### [WHAT YOU NEED TO DO]
Each line below containing the word "combinational" needs to be shown.

Stored data:
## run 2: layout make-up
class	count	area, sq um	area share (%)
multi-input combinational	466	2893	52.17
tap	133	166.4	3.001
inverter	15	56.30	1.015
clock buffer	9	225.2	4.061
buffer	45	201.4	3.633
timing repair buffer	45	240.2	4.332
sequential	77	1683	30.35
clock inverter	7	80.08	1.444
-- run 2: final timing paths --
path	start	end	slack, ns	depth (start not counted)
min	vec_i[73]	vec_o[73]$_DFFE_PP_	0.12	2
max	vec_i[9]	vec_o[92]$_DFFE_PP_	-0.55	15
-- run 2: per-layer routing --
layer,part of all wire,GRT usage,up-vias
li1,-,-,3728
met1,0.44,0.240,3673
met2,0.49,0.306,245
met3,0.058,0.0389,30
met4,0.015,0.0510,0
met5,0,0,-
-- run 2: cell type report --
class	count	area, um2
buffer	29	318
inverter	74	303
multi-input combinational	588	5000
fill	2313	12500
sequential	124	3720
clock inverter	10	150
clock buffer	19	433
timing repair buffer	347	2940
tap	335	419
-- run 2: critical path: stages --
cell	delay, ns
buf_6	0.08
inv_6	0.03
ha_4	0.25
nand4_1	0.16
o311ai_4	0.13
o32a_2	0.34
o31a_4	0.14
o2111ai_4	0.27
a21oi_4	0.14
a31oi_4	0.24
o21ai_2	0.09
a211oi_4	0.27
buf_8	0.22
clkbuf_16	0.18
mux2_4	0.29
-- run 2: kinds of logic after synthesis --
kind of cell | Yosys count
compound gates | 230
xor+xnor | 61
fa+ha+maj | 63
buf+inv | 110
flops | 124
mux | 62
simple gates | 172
**config.mk**
```make
export PLATFORM = sky130hd
export DESIGN_NAME = g2e_div_cell
export DESIGN_NICKNAME = d
export VERILOG_FILES = /design/src/hdl/geodetic_to_ecef_defines.svh /design/src/hdl/g2e_pkg.sv /design/src/hdl/g2e_div_cell.sv
export SDC_FILE = /design/constraint.sdc
export NUM_CORES = 1
export LEC_CHECK = 0
export BUFFER_PORTS_ARGS = -buffer_cell sky130_fd_sc_hd__buf_2
export CAP_MARGIN = 10
export CORE_MARGIN = 2
export CORE_UTILIZATION = 50
export CTS_CLUSTER_DIAMETER = 200
export CTS_CLUSTER_SIZE = 10
export DETAILED_ROUTE_END_ITERATION = 6
export PLACE_DENSITY = 0.81
export SYNTH_ARGS = -nofsm -noshare
export SYNTH_HDL_FRONTEND = slang
export SYNTH_SLANG_ARGS = --single-unit
```
**constraint.sdc**
```tcl
create_clock -name clk_i -period 3.85 [get_ports clk_i]
set_input_delay 0.5775 -clock clk_i [delete_from_list [all_inputs] [get_ports clk_i]]
set_output_delay 0.5775 -clock clk_i [all_outputs]
set_load 0.05 [all_outputs]
```
==> config.mk <==
export PLATFORM = sky130hd
export DESIGN_NAME = instruction_class_decoder
export DESIGN_NICKNAME = d
export VERILOG_FILES = /design/src/design/icd_pkg.sv /design/src/design/icd_decode.sv /design/src/design/instruction_class_decoder.sv
export SDC_FILE = /design/constraint.sdc
export NUM_CORES = 1
export LEC_CHECK = 0
export ABC_AREA = 1
export BUFFER_PORTS_ARGS = -buffer_cell sky130_fd_sc_hd__buf_2
export CORE_ASPECT_RATIO = 1.4
export CORE_MARGIN = 5
export CORE_UTILIZATION = 50
export CTS_CLUSTER_SIZE = 40
export DETAILED_ROUTE_END_ITERATION = 6
export HOLD_SLACK_MARGIN = 0.15
export PLACE_DENSITY = 0.72
export SYNTH_ARGS = -nofsm -noshare
export SYNTH_HDL_FRONTEND = slang
export SYNTH_HIERARCHICAL = 1
export SYNTH_SLANG_ARGS = --single-unit
export TNS_END_PERCENT = 5
==> constraint.sdc <==
create_clock -name clk -period 2.7 [get_ports clk]
set_input_delay 0.135 -clock clk [delete_from_list [all_inputs] [get_ports clk]]
set_output_delay 0.135 -clock clk [all_outputs]
set_load 0.005 [all_outputs]
==> src/design/icd_pkg.sv <==
// ----------------------------------------------------------------------------
// icd_pkg
// types and constants shared by the instruction class decoder
// ----------------------------------------------------------------------------
package icd_pkg;

  localparam int unsigned WORD_W  = 16;
  localparam int unsigned CLASS_W = 7;

  // words handed to the handler for the implied-r0 program memory loads
  localparam logic [WORD_W-1:0] LPM_R0_WORD  = 16'h9004;
  localparam logic [WORD_W-1:0] ELPM_R0_WORD = 16'h9006;

  // numbered in order of first appearance in the decode tree
  typedef enum logic [CLASS_W-1:0] {
    CLS_NOP, CLS_MOVW, CLS_MULS, CLS_MULSU, CLS_FMUL, CLS_FMULS, CLS_FMULSU,
    CLS_CPC, CLS_CP, CLS_SBC, CLS_SUB, CLS_ADC, CLS_ADD, CLS_CPSE,
    CLS_AND, CLS_EOR, CLS_OR, CLS_MOV, CLS_CPI, CLS_SBCI, CLS_SUBI,
    CLS_ORI, CLS_ANDI, CLS_STD, CLS_LDD, CLS_STS, CLS_ST_Y, CLS_ST_Z,
    CLS_PUSH, CLS_ST_X, CLS_LDS, CLS_LD_Y, CLS_LD_Z, CLS_POP, CLS_LD_X,
    CLS_LPM, CLS_ELPM, CLS_COM, CLS_NEG, CLS_SWAP, CLS_INC, CLS_ASR,
    CLS_LSR, CLS_ROR, CLS_RET, CLS_RETI, CLS_SLEEP, CLS_SPM, CLS_BCLR,
    CLS_BSET, CLS_ICALL, CLS_IJMP, CLS_EICALL, CLS_EIJMP, CLS_DEC, CLS_JMP,
    CLS_CALL, CLS_ADIW, CLS_SBIW, CLS_SBI, CLS_CBI, CLS_SBIS, CLS_SBIC,
    CLS_MUL, CLS_IN, CLS_OUT, CLS_RJMP, CLS_RCALL, CLS_LDI, CLS_BRANCH,
    CLS_BLD, CLS_BST, CLS_SBRS, CLS_SBRC
  } inst_class_t;

  typedef struct packed {
    inst_class_t       cls;
    logic              invalid;
    logic [WORD_W-1:0] word;
  } decode_t;

endpackage
$ cat src/sv/positional_list_engine_macros.svh
// Assertion macros shared by the positional list engine RTL.
// Depends on a clk and an active-low rst_n in the scope of each use.
`ifndef POSITIONAL_LIST_ENGINE_MACROS_SVH
`define POSITIONAL_LIST_ENGINE_MACROS_SVH

// Same-cycle implication, sampled on clk, off during reset.
`define PLE_ASSERT_NOW(lbl, ante, cons, msg) \
    lbl: assert property (@(posedge clk) disable iff (!rst_n) (ante) |-> (cons)) \
        else $error(msg);

// Next-cycle implication, sampled on clk, off during reset.
`define PLE_ASSERT_NEXT(lbl, ante, cons, msg) \
    lbl: assert property (@(posedge clk) disable iff (!rst_n) (ante) |=> (cons)) \
        else $error(msg);

`endif

$ cat src/sv/ple_pkg.sv
// Shared constants, codes and controller/datapath bundles for the list engine.
// No dependencies.
package ple_pkg;

    localparam int CAPACITY   = 256;
    localparam int ITEM_W     = 32;
    localparam int ADDR_W     = $clog2(CAPACITY);
    localparam int COUNT_W    = $clog2(CAPACITY + 1);
    localparam int OP_W       = 3;
    localparam int POS_W      = 8;
    localparam int STAT_W     = 2;
    localparam int IN_BITS    = OP_W + POS_W + ITEM_W;
    localparam int OUT_BITS   = STAT_W + ITEM_W + COUNT_W;
    localparam int IN_TDATA_W  = ((IN_BITS + 7) / 8) * 8;
    localparam int OUT_TDATA_W = ((OUT_BITS + 7) / 8) * 8;

    typedef enum logic [OP_W-1:0] {
        OP_INS_HEAD = 3'd0,
        OP_INS_TAIL = 3'd1,
        OP_INS_AT   = 3'd2,
        OP_REM_HEAD = 3'd3,
        OP_REM_TAIL = 3'd4,
        OP_REM_AT   = 3'd5,
        OP_READ_AT  = 3'd6
    } op_t;

    typedef enum logic [STAT_W-1:0] {
        ST_DONE    = 2'd0,
        ST_REFUSED = 2'd1,
        ST_FULL    = 2'd2
    } stat_t;

    // Anchor position captured with a request.
    typedef enum logic [1:0] {
        BASE_ZERO,
        BASE_POS,
        BASE_LAST,
        BASE_COUNT
    } bsel_t;

    // Memory read address source.
    typedef enum logic [1:0] {
        RD_BASE,
        RD_UP,
        RD_DN
    } rsel_t;

    typedef struct packed {
        logic  load;
        bsel_t bsel;
        logic  cur_from_count;
        logic  rd_en;
        rsel_t rsel;
        logic  wr_shift;
        logic  wr_put;
        logic  cur_dec;
        logic  cur_inc;
        logic  grab;
        logic  cnt_inc;
        logic  cnt_dec;
        logic  finish;
        stat_t stat;
    } cmd_t;

    typedef struct packed {
        logic full;
        logic empty;
        logic pos_ok;
        logic cur_gt_base;
        logic more_dn;
        logic out_free;
    } sts_t;

endpackage

$ cat src/sv/ple_ctrl.sv
// Sequencer for the list engine: decodes a request and steps the datapath.
// Depends on ple_pkg.
module ple_ctrl
    import ple_pkg::*;
(
    input  logic            clk,
    input  logic            rst_n,
    input  logic            in_valid,
    output logic            in_ready,
    input  logic [OP_W-1:0] operation,
    input  sts_t            sts,
    output cmd_t            cmd
);

    typedef enum logic [3:0] {
        S_IDLE,
        S_FETCH,
        S_GRAB,
        S_UP_RD,
        S_UP_WR,
        S_DN_RD,
        S_DN_WR,
        S_DONE
    } state_t;

    typedef enum logic [0:0] {
        K_REMOVE,
        K_READ
    } kind_t;

    state_t state_reg, state_next;
    stat_t  stat_reg, stat_next;
    kind_t  kind_reg, kind_next;

    assign in_ready = (state_reg == S_IDLE);

    always_comb
    begin
        state_next = state_reg;
        stat_next  = stat_reg;
        kind_next  = kind_reg;
        cmd        = '0;
        cmd.bsel   = BASE_ZERO;
        cmd.rsel   = RD_BASE;
        cmd.stat   = stat_reg;

        case (state_reg)
            S_IDLE:
            begin
                if (in_valid)
                begin
                    cmd.load   = 1'b1;
                    stat_next  = ST_DONE;
                    state_next = S_DONE;
                    case (op_t'(operation))
                        OP_INS_HEAD:
                        begin
                            cmd.bsel = BASE_ZERO;
                            cmd.cur_from_count = 1'b1;
                            if (sts.full) stat_next = ST_FULL;
                            else state_next = S_UP_RD;
                        end
                        OP_INS_TAIL:
                        begin
                            cmd.bsel = BASE_COUNT;
                            cmd.cur_from_count = 1'b1;
                            if (sts.full) stat_next = ST_FULL;
                            else state_next = S_UP_RD;
                        end
                        OP_INS_AT:
                        begin
                            cmd.bsel = BASE_POS;
                            cmd.cur_from_count = 1'b1;
                            if (!sts.pos_ok) stat_next = ST_REFUSED;
                            else if (sts.full) stat_next = ST_FULL;
                            else state_next = S_UP_RD;
                        end
                        OP_REM_HEAD, OP_REM_TAIL:
                        begin
                            cmd.bsel  = (op_t'(operation) == OP_REM_HEAD) ? BASE_ZERO
                                                                          : BASE_LAST;
                            kind_next = K_REMOVE;
                            if (sts.empty) stat_next = ST_REFUSED;
                            else state_next = S_FETCH;
                        end
                        OP_REM_AT, OP_READ_AT:
                        begin
                            cmd.bsel  = BASE_POS;
                            kind_next = (op_t'(operation) == OP_READ_AT) ? K_READ : K_REMOVE;
                            if (!sts.pos_ok) stat_next = ST_REFUSED;
                            else state_next = S_FETCH;
                        end
                        default:
                        begin
                            stat_next = ST_REFUSED;
                        end
                    endcase
                end
            end
            S_FETCH:
            begin
                cmd.rd_en  = 1'b1;
                cmd.rsel   = RD_BASE;
                state_next = S_GRAB;
            end
            S_GRAB:
            begin
                cmd.grab   = 1'b1;
                state_next = (kind_reg == K_READ) ? S_DONE : S_DN_RD;
            end
            S_UP_RD:
            begin
                if (sts.cur_gt_base)
                begin
                    cmd.rd_en  = 1'b1;
                    cmd.rsel   = RD_UP;
                    state_next = S_UP_WR;
                end
                else
                begin
                    cmd.wr_put  = 1'b1;
                    cmd.cnt_inc = 1'b1;
                    state_next  = S_DONE;
                end
            end
            S_UP_WR:
            begin
                cmd.wr_shift = 1'b1;
                cmd.cur_dec  = 1'b1;
                state_next   = S_UP_RD;
            end
            S_DN_RD:
            begin
                if (sts.more_dn)
                begin
                    cmd.rd_en  = 1'b1;
                    cmd.rsel   = RD_DN;
                    state_next = S_DN_WR;
                end
                else
                begin
                    cmd.cnt_dec = 1'b1;
                    state_next  = S_DONE;
                end
            end
            S_DN_WR:
            begin
                cmd.wr_shift = 1'b1;
                cmd.cur_inc  = 1'b1;
                state_next   = S_DN_RD;
            end
            S_DONE:
            begin
                if (sts.out_free)
                begin
                    cmd.finish = 1'b1;
                    state_next = S_IDLE;
                end
            end
            default:
            begin
                state_next = S_IDLE;
            end
        endcase
    end

    always_ff @(posedge clk or negedge rst_n)
    begin
        if (!rst_n)
        begin
            state_reg <= S_IDLE;
            stat_reg  <= ST_DONE;
            kind_reg  <= K_READ;
        end
        else
        begin
            state_reg <= state_next;
            stat_reg  <= stat_next;
            kind_reg  <= kind_next;
        end
    end

endmodule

### [EXERCISE SOLUTION]
multi-input combinational	466	2893	52.17
multi-input combinational	588	5000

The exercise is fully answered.